RECORDS FOR THIS TASK =

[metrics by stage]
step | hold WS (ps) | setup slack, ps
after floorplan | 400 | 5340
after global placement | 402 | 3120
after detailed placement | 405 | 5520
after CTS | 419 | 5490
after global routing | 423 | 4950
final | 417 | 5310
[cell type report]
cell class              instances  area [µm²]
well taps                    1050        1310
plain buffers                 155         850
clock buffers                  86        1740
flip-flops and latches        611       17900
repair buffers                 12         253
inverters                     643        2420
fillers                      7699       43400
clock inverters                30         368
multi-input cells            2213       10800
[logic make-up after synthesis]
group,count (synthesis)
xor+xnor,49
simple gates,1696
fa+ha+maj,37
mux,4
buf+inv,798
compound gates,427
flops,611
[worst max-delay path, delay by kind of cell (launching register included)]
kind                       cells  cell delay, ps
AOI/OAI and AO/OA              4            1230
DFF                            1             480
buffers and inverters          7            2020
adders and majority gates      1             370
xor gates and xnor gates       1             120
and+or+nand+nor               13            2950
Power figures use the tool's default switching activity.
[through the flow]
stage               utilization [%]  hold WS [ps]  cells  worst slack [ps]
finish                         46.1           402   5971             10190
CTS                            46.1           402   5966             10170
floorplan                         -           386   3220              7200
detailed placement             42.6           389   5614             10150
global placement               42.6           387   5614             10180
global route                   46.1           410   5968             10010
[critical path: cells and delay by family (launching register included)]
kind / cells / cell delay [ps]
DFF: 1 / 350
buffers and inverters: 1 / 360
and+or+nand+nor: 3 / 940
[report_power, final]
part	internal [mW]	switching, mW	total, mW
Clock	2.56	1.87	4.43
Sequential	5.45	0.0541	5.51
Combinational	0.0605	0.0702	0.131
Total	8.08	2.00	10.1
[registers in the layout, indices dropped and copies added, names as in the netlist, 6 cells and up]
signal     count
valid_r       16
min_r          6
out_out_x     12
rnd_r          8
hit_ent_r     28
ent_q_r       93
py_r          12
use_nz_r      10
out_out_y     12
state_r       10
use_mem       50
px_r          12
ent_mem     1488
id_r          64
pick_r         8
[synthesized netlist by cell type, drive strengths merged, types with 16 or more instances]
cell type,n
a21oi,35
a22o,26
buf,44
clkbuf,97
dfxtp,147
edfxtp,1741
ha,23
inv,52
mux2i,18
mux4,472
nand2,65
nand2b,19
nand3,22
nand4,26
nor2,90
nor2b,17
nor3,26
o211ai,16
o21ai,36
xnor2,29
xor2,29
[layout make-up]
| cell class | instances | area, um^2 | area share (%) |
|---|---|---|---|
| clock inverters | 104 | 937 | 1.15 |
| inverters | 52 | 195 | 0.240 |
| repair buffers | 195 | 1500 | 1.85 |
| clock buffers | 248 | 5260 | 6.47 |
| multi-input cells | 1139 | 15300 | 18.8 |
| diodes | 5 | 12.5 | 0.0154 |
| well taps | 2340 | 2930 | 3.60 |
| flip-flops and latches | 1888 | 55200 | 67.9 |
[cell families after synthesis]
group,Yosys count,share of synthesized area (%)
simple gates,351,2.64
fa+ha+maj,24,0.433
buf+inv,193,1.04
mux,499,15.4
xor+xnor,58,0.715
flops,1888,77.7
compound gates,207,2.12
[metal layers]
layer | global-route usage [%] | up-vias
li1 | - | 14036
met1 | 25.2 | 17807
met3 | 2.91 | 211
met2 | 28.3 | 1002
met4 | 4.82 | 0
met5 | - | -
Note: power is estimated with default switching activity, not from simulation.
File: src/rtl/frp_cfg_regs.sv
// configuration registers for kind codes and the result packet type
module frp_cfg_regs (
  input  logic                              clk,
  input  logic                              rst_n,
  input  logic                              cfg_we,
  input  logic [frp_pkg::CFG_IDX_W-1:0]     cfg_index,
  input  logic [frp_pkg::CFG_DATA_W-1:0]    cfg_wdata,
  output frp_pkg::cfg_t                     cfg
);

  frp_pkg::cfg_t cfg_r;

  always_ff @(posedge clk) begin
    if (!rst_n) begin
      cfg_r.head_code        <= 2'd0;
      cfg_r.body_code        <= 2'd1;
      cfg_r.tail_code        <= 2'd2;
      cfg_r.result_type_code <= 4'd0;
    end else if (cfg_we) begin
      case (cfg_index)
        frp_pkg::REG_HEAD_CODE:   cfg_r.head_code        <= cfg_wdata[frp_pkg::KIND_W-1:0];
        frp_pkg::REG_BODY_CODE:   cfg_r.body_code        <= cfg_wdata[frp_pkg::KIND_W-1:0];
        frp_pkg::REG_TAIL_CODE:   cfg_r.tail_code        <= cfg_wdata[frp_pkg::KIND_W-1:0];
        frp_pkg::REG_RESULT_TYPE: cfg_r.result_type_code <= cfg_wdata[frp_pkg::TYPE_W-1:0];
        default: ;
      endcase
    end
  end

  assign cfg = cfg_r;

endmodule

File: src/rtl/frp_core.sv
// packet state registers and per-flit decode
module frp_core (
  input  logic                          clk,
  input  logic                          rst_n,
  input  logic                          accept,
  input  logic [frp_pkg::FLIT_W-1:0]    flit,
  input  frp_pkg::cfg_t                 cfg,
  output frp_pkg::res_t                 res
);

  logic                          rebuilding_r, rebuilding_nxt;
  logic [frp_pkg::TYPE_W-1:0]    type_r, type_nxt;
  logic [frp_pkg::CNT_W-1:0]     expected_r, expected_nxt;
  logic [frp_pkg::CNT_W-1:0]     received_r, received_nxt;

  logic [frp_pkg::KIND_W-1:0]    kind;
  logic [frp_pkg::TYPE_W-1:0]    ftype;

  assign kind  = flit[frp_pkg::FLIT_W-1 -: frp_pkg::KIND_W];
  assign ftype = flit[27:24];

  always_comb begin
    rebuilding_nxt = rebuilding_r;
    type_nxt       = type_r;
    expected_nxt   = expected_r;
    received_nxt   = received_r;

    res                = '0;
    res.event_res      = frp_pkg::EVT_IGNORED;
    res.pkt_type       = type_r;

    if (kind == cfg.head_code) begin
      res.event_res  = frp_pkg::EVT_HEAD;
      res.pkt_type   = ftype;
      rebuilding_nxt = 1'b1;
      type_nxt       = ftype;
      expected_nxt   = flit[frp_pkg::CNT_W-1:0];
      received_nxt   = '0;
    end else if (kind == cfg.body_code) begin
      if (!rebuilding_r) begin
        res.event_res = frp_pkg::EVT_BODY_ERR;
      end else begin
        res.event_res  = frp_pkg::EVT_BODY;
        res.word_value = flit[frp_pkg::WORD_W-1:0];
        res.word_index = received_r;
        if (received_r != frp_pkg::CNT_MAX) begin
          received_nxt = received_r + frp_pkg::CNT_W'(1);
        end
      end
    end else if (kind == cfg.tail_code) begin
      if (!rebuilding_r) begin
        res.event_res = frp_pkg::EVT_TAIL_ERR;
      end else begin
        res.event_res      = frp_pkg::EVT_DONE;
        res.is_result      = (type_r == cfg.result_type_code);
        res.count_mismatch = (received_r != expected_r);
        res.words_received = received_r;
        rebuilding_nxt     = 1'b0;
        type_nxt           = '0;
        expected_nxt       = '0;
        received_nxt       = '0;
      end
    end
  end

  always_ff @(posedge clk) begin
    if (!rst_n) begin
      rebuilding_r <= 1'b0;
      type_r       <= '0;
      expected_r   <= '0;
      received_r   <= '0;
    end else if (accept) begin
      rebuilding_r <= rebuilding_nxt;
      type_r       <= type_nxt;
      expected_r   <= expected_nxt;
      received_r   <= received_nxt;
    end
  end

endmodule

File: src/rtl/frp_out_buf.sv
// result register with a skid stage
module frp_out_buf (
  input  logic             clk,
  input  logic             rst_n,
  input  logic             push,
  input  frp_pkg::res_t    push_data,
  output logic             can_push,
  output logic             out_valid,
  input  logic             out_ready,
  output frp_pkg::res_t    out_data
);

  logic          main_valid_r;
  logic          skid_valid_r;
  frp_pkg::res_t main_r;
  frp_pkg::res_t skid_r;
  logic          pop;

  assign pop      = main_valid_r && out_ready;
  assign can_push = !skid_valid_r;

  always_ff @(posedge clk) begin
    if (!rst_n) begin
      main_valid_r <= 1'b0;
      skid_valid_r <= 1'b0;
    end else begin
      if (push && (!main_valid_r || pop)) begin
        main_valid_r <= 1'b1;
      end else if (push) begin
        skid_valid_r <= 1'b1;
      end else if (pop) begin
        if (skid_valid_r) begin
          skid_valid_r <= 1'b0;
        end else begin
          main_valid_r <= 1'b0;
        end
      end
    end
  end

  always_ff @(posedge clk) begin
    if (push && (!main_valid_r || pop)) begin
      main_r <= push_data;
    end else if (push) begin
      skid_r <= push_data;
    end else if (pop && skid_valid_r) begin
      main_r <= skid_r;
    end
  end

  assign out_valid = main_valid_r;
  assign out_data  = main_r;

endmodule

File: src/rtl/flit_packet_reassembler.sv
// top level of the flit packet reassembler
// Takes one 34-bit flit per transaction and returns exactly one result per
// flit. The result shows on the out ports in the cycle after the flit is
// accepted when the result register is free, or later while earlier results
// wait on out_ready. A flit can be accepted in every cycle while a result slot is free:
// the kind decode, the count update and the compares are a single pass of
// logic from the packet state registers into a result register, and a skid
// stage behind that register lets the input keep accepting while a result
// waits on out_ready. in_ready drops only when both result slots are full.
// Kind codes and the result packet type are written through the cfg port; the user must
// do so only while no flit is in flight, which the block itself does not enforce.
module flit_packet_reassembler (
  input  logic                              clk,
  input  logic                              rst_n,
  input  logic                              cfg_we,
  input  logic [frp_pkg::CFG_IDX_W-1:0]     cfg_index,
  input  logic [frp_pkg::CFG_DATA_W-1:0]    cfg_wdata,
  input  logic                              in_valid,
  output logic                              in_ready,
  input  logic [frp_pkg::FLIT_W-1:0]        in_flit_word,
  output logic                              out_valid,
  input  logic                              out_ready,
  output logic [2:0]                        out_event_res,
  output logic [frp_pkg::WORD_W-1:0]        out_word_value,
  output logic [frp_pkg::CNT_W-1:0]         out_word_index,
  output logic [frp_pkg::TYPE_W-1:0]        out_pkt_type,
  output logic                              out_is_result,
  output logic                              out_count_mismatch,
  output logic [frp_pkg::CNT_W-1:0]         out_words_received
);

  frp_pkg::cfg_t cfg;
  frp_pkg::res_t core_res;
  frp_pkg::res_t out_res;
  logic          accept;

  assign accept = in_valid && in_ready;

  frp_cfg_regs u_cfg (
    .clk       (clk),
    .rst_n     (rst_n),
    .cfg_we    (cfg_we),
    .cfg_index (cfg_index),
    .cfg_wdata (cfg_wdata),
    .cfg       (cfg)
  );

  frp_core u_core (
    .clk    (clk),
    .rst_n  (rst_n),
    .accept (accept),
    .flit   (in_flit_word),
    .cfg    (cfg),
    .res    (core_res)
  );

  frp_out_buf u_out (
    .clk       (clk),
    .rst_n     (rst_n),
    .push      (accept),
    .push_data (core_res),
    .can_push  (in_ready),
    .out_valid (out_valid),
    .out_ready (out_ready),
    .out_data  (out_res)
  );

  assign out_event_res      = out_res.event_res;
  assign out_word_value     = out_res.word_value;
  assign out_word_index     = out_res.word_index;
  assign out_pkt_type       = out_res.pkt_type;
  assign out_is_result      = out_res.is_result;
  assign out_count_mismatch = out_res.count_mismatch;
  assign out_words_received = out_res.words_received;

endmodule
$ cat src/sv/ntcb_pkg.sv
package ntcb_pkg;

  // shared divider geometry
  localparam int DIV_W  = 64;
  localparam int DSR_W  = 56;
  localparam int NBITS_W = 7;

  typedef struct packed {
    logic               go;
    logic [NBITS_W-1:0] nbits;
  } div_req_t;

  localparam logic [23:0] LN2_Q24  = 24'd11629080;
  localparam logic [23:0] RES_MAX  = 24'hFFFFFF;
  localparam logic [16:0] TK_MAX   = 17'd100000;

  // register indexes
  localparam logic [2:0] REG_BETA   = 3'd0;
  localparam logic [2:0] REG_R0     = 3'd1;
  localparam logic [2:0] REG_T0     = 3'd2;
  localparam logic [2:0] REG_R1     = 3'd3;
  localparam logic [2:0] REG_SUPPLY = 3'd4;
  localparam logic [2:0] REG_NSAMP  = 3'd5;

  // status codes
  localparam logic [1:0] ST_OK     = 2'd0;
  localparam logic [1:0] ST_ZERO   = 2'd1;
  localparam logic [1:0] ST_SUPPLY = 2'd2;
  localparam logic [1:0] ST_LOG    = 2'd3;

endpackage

...

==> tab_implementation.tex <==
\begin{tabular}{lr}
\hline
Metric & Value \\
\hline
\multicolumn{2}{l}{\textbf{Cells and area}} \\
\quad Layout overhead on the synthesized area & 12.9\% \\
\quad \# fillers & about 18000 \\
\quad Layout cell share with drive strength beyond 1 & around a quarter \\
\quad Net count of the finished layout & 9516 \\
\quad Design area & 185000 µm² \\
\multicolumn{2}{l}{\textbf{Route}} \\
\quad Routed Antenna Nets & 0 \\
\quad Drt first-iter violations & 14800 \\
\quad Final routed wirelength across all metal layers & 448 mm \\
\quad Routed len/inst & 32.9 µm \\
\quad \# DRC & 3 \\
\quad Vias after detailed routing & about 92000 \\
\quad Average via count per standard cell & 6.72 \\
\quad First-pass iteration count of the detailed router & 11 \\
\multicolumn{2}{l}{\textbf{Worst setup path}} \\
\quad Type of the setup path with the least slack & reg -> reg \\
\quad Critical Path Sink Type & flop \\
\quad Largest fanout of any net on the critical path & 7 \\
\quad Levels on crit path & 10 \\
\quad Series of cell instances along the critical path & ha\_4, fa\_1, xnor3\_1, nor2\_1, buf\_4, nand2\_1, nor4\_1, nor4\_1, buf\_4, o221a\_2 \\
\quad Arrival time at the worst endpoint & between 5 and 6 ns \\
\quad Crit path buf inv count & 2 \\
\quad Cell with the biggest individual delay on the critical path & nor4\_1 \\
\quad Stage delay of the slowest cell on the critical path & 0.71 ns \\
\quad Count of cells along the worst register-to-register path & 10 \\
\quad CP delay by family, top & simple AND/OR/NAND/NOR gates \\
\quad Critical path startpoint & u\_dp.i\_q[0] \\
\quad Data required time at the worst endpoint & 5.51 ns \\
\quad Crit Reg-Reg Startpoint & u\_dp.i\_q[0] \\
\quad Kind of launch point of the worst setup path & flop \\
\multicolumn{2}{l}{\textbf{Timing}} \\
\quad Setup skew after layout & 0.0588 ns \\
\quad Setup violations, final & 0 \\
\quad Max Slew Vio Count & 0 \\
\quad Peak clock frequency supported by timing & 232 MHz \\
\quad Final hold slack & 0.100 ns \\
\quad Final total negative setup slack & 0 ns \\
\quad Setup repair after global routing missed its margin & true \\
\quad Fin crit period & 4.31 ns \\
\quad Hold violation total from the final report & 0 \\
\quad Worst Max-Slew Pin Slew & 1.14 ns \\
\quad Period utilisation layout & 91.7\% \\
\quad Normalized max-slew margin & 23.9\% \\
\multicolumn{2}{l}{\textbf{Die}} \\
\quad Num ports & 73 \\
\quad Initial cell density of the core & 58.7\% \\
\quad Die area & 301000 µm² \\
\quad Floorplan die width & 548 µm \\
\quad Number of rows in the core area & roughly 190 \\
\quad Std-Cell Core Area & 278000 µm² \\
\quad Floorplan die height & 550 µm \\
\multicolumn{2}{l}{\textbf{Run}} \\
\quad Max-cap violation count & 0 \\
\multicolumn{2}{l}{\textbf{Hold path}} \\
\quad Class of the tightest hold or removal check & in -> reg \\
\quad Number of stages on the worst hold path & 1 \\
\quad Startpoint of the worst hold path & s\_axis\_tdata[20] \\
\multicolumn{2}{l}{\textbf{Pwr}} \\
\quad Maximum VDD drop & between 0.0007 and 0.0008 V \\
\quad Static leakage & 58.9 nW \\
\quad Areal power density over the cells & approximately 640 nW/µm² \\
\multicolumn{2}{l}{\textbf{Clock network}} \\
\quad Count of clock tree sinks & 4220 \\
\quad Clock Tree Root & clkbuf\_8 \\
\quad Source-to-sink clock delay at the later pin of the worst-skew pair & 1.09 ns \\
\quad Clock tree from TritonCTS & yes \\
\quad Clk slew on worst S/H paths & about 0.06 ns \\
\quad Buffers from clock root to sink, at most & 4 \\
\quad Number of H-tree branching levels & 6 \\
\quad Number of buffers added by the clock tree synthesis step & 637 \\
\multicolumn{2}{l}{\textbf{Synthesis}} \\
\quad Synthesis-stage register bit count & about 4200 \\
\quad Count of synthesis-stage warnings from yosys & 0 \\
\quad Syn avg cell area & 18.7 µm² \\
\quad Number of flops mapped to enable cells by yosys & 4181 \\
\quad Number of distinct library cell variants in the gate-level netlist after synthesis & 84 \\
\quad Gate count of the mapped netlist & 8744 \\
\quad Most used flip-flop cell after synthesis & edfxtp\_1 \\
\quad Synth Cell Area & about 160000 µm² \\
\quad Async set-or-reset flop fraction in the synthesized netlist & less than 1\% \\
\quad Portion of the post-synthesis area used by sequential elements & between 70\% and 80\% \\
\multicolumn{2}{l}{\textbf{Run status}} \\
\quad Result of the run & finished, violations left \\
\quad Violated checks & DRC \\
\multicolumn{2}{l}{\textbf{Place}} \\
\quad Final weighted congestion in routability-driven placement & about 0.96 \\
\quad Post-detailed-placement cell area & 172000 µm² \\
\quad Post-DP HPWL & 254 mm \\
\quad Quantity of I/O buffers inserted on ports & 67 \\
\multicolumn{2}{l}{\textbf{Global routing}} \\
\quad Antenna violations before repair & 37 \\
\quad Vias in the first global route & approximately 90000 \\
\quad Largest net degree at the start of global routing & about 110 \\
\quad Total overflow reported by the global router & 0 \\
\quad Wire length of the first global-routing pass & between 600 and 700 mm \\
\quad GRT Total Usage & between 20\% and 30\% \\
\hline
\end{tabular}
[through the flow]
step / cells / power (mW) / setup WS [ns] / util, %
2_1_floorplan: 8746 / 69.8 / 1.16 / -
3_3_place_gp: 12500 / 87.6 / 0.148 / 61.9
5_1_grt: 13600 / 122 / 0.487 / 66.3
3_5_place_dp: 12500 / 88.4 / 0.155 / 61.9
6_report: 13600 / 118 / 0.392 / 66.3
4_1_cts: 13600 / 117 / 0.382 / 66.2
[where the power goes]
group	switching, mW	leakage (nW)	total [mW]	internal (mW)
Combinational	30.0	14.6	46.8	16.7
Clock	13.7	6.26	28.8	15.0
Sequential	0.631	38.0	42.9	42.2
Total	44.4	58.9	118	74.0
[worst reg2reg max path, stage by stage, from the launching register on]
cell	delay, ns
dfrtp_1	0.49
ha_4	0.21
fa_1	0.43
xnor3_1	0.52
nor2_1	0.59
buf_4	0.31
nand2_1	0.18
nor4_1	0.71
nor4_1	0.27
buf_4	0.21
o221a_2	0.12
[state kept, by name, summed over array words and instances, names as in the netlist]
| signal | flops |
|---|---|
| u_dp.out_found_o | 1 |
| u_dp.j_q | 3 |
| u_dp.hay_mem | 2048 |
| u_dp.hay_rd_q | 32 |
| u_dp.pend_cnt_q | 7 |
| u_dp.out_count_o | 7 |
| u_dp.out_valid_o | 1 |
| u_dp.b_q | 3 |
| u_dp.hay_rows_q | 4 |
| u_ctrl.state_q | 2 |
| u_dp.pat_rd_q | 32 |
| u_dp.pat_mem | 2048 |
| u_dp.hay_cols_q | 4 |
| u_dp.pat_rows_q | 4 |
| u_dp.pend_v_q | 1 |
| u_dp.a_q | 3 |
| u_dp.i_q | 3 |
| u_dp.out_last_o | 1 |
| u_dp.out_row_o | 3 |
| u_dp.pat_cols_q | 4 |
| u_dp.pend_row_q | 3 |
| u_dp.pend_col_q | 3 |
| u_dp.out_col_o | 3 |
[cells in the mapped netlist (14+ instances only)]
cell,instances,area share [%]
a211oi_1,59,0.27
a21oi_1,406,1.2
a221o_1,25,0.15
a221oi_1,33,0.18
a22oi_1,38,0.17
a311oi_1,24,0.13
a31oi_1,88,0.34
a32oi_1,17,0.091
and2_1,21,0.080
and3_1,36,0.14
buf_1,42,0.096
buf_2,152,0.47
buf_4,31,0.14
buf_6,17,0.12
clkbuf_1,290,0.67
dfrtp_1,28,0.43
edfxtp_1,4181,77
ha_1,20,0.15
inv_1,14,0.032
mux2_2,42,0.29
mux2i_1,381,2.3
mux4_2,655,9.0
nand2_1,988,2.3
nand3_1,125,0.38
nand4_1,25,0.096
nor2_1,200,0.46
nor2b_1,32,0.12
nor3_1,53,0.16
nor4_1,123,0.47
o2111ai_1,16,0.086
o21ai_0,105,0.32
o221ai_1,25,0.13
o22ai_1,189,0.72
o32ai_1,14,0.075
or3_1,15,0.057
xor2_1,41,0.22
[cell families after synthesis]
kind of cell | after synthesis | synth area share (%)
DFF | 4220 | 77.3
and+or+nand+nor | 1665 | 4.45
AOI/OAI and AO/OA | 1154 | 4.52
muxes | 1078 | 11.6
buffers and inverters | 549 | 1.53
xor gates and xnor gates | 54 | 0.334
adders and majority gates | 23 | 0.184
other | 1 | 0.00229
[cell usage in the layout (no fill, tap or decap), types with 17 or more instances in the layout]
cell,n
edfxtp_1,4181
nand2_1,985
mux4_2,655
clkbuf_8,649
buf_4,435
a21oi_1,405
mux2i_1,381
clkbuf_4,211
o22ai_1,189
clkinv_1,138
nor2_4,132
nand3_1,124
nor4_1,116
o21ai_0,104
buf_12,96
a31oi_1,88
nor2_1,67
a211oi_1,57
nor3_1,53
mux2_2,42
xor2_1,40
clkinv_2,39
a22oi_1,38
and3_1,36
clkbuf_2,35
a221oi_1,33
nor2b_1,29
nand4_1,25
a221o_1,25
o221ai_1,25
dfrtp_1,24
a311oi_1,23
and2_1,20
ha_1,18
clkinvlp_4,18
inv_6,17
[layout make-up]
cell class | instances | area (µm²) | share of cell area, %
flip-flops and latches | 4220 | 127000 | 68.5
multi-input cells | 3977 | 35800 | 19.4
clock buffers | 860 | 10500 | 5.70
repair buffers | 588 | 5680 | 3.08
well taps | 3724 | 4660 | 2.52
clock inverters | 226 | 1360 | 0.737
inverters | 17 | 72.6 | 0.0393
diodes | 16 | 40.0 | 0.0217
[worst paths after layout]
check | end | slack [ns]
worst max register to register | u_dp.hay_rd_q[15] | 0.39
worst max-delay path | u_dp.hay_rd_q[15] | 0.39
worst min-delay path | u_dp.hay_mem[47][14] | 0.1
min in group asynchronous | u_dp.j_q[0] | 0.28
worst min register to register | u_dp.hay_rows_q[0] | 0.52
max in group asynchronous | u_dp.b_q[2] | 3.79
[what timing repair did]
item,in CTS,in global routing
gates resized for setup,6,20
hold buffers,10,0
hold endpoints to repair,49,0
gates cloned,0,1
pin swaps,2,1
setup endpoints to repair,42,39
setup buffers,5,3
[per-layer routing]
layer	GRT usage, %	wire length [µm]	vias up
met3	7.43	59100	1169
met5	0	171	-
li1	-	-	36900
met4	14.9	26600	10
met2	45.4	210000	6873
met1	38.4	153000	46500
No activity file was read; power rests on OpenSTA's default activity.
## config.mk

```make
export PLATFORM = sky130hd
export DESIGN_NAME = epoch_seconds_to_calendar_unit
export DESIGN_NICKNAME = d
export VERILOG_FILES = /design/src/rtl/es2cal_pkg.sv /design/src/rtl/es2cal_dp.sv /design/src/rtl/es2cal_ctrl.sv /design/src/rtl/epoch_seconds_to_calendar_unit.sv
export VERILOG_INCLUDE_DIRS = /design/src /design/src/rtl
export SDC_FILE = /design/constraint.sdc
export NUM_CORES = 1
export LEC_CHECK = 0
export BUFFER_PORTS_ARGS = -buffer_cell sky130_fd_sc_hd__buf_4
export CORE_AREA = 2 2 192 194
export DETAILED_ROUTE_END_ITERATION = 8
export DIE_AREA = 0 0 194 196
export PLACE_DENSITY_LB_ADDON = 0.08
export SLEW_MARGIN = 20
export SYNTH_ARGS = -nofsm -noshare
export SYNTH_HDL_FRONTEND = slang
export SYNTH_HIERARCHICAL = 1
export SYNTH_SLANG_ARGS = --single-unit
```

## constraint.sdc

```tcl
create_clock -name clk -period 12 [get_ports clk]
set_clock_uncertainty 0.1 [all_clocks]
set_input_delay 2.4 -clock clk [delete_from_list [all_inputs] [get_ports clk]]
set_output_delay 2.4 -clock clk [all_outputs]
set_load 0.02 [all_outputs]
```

TASK TO CARRY OUT = Show all lines in the preceding material that have "routing" in them.

OUTPUT FOR THIS TASK =
after global routing | 423 | 4950
\quad Vias after detailed routing & about 92000 \\
\quad Setup repair after global routing missed its margin & true \\
\multicolumn{2}{l}{\textbf{Global routing}} \\
\quad Largest net degree at the start of global routing & about 110 \\
\quad Wire length of the first global-routing pass & between 600 and 700 mm \\
item,in CTS,in global routing
[per-layer routing]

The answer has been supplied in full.